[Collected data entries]
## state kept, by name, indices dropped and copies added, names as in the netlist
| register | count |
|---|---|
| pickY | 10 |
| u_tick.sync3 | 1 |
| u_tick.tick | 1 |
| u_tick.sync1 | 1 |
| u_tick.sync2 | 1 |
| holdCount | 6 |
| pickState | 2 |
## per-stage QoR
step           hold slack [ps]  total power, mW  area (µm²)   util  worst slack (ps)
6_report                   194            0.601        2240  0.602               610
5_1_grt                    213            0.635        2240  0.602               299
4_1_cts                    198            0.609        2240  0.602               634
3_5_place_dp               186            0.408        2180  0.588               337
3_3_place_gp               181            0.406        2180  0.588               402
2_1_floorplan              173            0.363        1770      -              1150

* * *

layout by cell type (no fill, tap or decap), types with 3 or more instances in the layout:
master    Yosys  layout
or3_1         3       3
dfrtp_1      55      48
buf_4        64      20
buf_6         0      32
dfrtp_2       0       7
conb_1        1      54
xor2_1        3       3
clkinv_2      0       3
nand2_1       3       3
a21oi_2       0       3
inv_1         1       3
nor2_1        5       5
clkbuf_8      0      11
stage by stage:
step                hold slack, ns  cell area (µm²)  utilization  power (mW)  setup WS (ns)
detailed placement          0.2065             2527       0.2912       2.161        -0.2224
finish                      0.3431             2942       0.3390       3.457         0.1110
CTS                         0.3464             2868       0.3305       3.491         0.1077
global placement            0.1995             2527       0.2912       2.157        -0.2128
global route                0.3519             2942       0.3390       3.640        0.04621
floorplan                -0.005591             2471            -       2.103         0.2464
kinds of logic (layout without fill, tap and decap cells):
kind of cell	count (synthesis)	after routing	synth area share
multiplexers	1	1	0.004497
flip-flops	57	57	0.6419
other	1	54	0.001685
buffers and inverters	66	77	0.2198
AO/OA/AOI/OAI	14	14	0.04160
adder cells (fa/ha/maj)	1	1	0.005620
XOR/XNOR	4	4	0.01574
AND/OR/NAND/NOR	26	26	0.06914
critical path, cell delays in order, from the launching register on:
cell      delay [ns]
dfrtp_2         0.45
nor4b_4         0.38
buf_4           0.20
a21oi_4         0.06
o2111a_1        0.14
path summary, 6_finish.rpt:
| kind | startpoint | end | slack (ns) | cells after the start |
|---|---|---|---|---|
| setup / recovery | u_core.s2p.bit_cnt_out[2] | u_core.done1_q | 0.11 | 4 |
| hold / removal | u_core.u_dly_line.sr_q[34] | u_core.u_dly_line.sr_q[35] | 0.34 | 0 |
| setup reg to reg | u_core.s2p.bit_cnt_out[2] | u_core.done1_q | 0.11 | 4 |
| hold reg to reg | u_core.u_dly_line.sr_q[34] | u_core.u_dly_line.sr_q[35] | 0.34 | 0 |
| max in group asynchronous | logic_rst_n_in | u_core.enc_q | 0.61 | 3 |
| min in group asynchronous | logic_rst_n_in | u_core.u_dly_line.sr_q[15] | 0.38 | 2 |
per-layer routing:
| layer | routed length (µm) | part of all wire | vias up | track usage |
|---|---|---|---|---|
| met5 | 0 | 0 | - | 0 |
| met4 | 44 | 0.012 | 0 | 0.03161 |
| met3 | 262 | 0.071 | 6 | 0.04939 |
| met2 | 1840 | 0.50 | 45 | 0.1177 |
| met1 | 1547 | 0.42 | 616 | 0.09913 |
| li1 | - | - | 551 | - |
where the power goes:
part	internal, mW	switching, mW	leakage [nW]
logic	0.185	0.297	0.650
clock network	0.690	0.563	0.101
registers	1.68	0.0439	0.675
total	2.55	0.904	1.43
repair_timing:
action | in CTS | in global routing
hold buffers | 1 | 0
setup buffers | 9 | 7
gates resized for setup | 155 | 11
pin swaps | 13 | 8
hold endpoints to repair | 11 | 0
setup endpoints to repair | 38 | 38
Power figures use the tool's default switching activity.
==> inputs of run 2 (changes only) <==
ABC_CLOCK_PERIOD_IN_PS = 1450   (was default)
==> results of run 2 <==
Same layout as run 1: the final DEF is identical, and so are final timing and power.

--

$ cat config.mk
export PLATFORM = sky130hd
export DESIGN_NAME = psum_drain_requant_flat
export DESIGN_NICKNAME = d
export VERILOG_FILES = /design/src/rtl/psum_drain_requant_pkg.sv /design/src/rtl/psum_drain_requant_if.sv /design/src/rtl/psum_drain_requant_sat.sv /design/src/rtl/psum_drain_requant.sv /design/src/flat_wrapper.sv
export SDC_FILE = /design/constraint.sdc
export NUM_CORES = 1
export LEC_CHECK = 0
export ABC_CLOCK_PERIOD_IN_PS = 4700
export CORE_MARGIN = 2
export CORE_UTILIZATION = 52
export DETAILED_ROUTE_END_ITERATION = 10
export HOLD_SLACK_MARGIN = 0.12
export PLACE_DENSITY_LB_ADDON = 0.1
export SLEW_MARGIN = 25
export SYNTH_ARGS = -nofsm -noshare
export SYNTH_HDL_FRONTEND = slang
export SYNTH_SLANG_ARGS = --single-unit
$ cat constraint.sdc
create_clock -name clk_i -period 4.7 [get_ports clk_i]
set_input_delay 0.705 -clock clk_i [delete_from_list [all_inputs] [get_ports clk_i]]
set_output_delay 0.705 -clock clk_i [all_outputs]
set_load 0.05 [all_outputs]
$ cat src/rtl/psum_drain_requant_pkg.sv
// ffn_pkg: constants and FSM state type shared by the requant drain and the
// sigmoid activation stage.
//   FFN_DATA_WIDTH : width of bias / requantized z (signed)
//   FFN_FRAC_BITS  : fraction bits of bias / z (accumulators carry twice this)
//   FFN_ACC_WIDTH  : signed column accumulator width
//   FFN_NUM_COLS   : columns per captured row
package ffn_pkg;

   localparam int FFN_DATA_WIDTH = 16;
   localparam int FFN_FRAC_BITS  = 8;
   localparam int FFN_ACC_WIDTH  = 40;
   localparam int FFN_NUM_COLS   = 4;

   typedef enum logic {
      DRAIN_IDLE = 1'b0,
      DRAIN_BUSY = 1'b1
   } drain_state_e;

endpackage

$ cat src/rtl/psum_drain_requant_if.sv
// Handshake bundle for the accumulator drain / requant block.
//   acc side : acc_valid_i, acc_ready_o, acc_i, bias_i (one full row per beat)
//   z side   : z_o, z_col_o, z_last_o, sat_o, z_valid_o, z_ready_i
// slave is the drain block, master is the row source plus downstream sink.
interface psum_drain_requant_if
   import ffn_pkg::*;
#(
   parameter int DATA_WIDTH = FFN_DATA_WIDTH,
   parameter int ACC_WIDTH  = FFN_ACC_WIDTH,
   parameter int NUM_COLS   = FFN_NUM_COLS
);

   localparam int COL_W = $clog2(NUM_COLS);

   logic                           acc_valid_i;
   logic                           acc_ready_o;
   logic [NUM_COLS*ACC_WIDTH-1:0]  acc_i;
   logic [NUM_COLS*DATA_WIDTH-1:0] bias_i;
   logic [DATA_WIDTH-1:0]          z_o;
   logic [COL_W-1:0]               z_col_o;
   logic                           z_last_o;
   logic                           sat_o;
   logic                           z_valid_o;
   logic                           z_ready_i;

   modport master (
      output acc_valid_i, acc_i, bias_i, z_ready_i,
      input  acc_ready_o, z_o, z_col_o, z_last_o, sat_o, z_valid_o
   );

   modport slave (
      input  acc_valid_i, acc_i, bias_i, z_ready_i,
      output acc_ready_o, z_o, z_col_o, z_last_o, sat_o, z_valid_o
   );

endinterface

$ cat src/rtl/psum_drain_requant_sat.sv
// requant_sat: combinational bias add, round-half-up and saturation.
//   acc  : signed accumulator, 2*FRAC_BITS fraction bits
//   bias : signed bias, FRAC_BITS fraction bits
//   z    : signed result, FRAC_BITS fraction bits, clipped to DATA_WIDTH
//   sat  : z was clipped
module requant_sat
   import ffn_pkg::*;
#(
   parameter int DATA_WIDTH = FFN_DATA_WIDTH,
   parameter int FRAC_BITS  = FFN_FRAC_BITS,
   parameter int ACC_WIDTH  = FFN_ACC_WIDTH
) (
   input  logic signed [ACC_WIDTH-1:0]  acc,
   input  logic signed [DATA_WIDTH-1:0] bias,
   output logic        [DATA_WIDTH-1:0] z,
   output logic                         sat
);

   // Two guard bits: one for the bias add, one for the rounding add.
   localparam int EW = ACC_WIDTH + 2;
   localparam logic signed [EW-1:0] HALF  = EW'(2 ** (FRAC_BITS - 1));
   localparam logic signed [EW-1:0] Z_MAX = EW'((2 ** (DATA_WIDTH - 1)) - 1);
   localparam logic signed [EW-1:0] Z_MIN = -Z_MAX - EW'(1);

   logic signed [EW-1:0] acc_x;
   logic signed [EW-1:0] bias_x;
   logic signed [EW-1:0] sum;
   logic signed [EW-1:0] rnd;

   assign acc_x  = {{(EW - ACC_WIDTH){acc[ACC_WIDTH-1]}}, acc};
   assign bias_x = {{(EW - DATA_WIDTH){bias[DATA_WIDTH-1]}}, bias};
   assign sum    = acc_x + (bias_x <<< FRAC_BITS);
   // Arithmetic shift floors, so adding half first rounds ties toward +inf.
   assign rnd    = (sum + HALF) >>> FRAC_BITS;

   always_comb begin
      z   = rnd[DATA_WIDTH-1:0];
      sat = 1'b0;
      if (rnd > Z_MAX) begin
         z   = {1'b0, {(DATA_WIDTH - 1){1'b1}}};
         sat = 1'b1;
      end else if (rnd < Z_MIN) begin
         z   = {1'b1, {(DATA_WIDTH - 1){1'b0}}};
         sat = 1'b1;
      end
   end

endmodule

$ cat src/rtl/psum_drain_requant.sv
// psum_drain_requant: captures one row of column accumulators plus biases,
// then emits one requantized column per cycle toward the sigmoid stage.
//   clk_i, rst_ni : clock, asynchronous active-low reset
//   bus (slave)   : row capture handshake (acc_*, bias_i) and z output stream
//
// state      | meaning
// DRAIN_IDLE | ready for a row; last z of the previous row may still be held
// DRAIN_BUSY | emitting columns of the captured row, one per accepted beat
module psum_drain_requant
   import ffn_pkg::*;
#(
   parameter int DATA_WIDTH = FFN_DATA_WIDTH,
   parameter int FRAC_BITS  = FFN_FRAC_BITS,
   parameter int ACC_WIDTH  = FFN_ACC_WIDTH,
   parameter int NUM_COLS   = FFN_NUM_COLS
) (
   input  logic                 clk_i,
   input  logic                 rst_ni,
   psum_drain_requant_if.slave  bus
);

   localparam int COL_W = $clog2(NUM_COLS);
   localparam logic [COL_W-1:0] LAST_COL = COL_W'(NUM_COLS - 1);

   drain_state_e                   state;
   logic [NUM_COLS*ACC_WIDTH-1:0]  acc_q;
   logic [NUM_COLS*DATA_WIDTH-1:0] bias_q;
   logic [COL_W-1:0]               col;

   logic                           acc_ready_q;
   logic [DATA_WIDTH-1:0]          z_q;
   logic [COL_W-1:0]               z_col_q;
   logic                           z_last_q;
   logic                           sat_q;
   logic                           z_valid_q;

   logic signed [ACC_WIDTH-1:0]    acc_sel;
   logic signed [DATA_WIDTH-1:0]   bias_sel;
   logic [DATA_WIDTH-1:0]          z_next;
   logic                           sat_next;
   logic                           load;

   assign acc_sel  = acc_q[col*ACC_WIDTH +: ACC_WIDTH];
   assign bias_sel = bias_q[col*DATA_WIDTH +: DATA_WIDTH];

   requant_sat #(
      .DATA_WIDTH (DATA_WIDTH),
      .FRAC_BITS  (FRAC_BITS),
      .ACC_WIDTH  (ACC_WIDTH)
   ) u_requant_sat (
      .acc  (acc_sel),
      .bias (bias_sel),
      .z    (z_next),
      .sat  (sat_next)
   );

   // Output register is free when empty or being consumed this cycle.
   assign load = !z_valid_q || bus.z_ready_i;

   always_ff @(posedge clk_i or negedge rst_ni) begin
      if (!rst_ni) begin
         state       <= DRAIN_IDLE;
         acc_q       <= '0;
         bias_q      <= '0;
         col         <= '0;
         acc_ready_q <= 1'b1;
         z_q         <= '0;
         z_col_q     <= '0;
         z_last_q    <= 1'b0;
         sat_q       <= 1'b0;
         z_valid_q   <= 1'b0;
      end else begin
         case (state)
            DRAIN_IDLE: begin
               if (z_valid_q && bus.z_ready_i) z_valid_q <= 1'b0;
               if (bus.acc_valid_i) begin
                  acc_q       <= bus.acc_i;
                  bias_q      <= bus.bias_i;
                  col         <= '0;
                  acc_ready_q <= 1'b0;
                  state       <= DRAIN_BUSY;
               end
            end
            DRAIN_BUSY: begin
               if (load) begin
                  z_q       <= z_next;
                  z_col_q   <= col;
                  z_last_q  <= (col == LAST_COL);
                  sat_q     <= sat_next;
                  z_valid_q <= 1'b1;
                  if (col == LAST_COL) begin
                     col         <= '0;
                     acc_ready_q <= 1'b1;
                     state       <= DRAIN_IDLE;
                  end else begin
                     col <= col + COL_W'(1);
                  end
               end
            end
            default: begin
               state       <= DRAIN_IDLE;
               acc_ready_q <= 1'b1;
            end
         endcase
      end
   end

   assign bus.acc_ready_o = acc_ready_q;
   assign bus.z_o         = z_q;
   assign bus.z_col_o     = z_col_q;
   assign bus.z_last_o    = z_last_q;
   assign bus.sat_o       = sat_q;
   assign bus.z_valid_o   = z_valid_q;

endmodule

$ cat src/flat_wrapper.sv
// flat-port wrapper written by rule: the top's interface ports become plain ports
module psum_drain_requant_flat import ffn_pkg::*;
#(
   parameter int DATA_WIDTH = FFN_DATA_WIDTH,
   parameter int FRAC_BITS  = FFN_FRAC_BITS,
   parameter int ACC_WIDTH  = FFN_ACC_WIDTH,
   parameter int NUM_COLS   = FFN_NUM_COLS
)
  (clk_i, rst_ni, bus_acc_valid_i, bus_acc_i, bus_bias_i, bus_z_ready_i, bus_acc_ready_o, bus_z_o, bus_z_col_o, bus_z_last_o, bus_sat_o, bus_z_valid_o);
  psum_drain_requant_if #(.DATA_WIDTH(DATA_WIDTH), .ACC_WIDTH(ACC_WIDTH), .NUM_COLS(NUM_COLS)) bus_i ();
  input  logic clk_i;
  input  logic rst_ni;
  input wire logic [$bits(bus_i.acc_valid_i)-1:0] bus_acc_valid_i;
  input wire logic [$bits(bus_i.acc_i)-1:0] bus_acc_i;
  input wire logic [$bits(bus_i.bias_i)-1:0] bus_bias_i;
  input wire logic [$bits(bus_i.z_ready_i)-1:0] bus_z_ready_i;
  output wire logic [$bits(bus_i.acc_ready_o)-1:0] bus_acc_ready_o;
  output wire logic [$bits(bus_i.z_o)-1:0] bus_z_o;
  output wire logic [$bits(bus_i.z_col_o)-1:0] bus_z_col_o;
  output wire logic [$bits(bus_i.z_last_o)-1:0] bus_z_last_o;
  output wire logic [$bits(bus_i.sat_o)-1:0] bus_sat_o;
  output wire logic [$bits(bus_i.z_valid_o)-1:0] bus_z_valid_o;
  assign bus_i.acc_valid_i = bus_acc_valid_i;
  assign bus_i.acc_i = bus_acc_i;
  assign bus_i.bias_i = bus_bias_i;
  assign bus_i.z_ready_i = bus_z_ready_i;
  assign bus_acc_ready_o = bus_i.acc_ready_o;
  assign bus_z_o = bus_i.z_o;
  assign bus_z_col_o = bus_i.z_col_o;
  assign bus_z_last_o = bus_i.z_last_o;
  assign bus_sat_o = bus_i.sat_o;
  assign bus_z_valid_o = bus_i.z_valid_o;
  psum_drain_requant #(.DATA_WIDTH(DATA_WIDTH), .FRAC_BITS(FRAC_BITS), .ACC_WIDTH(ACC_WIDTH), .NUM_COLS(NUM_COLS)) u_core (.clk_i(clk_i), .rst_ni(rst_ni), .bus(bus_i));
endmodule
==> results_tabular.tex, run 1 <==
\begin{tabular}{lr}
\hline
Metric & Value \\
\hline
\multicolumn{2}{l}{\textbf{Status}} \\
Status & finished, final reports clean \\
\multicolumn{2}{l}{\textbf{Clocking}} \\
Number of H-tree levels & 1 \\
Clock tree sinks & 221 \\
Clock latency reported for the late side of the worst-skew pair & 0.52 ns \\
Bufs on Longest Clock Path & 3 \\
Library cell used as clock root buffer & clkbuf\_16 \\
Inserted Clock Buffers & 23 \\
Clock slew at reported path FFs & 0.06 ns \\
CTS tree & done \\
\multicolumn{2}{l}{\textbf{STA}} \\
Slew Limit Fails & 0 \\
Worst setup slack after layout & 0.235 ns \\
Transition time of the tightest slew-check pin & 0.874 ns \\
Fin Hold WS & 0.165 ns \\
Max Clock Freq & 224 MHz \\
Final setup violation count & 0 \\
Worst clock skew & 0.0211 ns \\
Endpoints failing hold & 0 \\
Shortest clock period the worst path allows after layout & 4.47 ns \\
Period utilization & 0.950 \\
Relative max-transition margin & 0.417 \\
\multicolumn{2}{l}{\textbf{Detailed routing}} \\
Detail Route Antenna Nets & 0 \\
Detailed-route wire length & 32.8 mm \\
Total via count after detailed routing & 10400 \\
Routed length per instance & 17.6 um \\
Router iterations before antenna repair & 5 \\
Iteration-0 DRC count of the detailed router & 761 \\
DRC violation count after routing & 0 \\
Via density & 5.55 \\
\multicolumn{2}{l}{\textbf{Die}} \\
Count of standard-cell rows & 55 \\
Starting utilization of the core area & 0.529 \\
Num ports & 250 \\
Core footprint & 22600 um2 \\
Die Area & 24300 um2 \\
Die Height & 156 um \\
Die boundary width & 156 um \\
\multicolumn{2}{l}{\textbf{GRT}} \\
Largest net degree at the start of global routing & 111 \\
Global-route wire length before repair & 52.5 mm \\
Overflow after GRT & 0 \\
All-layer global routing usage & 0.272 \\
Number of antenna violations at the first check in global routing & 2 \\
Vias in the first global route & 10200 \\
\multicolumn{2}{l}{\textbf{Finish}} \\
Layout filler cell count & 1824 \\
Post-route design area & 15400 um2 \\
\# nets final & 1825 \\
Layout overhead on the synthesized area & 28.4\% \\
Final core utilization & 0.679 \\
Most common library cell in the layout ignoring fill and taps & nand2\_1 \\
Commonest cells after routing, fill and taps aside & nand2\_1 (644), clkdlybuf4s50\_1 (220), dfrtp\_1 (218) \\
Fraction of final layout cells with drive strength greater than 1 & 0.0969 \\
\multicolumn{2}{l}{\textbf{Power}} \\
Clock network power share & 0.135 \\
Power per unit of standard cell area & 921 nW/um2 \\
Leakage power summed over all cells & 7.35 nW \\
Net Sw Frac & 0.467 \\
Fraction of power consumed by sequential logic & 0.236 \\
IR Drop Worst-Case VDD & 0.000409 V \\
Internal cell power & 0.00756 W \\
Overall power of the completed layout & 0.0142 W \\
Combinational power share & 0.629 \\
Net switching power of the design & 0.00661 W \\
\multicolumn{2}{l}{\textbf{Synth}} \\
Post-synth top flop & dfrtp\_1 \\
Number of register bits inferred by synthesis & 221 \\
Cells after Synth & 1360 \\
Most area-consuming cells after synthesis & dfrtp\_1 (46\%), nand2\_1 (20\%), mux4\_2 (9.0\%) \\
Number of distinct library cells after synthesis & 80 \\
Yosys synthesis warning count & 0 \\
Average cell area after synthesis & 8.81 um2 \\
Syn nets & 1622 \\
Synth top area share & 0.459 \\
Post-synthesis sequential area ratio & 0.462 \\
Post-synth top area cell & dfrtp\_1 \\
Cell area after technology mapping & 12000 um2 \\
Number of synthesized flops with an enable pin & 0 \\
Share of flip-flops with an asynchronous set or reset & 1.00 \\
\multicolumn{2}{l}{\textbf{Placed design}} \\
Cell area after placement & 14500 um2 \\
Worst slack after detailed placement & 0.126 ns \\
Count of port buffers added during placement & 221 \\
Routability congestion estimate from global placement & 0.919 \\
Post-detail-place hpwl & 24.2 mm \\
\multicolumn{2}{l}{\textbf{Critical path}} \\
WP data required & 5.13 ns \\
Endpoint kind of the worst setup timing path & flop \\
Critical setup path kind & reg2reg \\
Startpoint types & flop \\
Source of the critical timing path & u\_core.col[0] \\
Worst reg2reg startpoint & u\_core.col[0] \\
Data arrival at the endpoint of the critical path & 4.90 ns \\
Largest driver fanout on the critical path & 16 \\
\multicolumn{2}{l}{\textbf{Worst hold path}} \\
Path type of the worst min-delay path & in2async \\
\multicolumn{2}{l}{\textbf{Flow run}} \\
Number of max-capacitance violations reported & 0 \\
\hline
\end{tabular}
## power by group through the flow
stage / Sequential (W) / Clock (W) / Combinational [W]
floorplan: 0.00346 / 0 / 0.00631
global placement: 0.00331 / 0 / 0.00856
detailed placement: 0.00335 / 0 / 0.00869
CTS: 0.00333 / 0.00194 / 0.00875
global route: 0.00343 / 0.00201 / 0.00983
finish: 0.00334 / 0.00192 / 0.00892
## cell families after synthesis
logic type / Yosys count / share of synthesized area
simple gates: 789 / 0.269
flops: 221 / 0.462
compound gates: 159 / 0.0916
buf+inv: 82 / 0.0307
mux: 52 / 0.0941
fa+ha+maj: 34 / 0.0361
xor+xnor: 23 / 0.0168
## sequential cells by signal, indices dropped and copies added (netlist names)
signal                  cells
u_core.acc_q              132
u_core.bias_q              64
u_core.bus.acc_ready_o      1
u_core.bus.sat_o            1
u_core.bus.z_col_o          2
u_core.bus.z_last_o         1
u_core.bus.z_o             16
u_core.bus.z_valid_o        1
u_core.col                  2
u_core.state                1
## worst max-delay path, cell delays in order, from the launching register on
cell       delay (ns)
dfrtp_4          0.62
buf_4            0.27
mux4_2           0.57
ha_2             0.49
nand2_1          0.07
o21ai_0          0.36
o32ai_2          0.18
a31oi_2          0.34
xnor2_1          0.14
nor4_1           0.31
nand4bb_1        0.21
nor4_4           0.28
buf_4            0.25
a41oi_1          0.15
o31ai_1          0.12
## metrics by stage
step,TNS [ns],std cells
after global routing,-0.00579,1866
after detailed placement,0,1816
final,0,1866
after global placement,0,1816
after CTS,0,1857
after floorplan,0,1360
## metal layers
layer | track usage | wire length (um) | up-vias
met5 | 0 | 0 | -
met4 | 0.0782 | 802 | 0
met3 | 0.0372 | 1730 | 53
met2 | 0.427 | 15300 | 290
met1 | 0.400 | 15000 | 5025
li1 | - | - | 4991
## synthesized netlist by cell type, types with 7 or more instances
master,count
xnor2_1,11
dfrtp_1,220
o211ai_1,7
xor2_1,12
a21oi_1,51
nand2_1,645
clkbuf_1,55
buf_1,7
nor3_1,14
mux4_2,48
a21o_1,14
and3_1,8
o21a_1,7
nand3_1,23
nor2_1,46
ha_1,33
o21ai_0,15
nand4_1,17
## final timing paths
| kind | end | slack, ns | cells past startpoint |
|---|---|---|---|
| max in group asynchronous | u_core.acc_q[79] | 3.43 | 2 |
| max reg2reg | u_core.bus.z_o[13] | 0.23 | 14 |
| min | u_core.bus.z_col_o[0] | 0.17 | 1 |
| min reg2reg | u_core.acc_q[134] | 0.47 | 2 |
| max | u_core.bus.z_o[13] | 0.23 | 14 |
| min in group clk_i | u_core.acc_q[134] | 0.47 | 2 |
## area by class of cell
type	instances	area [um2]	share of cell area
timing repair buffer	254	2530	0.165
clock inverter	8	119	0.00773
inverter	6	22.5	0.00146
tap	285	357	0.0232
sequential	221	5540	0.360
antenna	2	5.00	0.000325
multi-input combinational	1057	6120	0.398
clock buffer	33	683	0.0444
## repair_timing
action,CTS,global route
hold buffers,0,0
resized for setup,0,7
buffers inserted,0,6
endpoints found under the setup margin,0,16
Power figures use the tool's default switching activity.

▶ [How to complete this task] A verbatim transcription is needed of the lines above, starting at the line with "setup buffers | 9 | 7" and ending at the line with "Same layout as", both included, and of nothing else.

▶ [Result of the exercise]
setup buffers | 9 | 7
gates resized for setup | 155 | 11
pin swaps | 13 | 8
hold endpoints to repair | 11 | 0
setup endpoints to repair | 38 | 38
Power figures use the tool's default switching activity.
==> inputs of run 2 (changes only) <==
ABC_CLOCK_PERIOD_IN_PS = 1450   (was default)
==> results of run 2 <==
Same layout as run 1: the final DEF is identical, and so are final timing and power.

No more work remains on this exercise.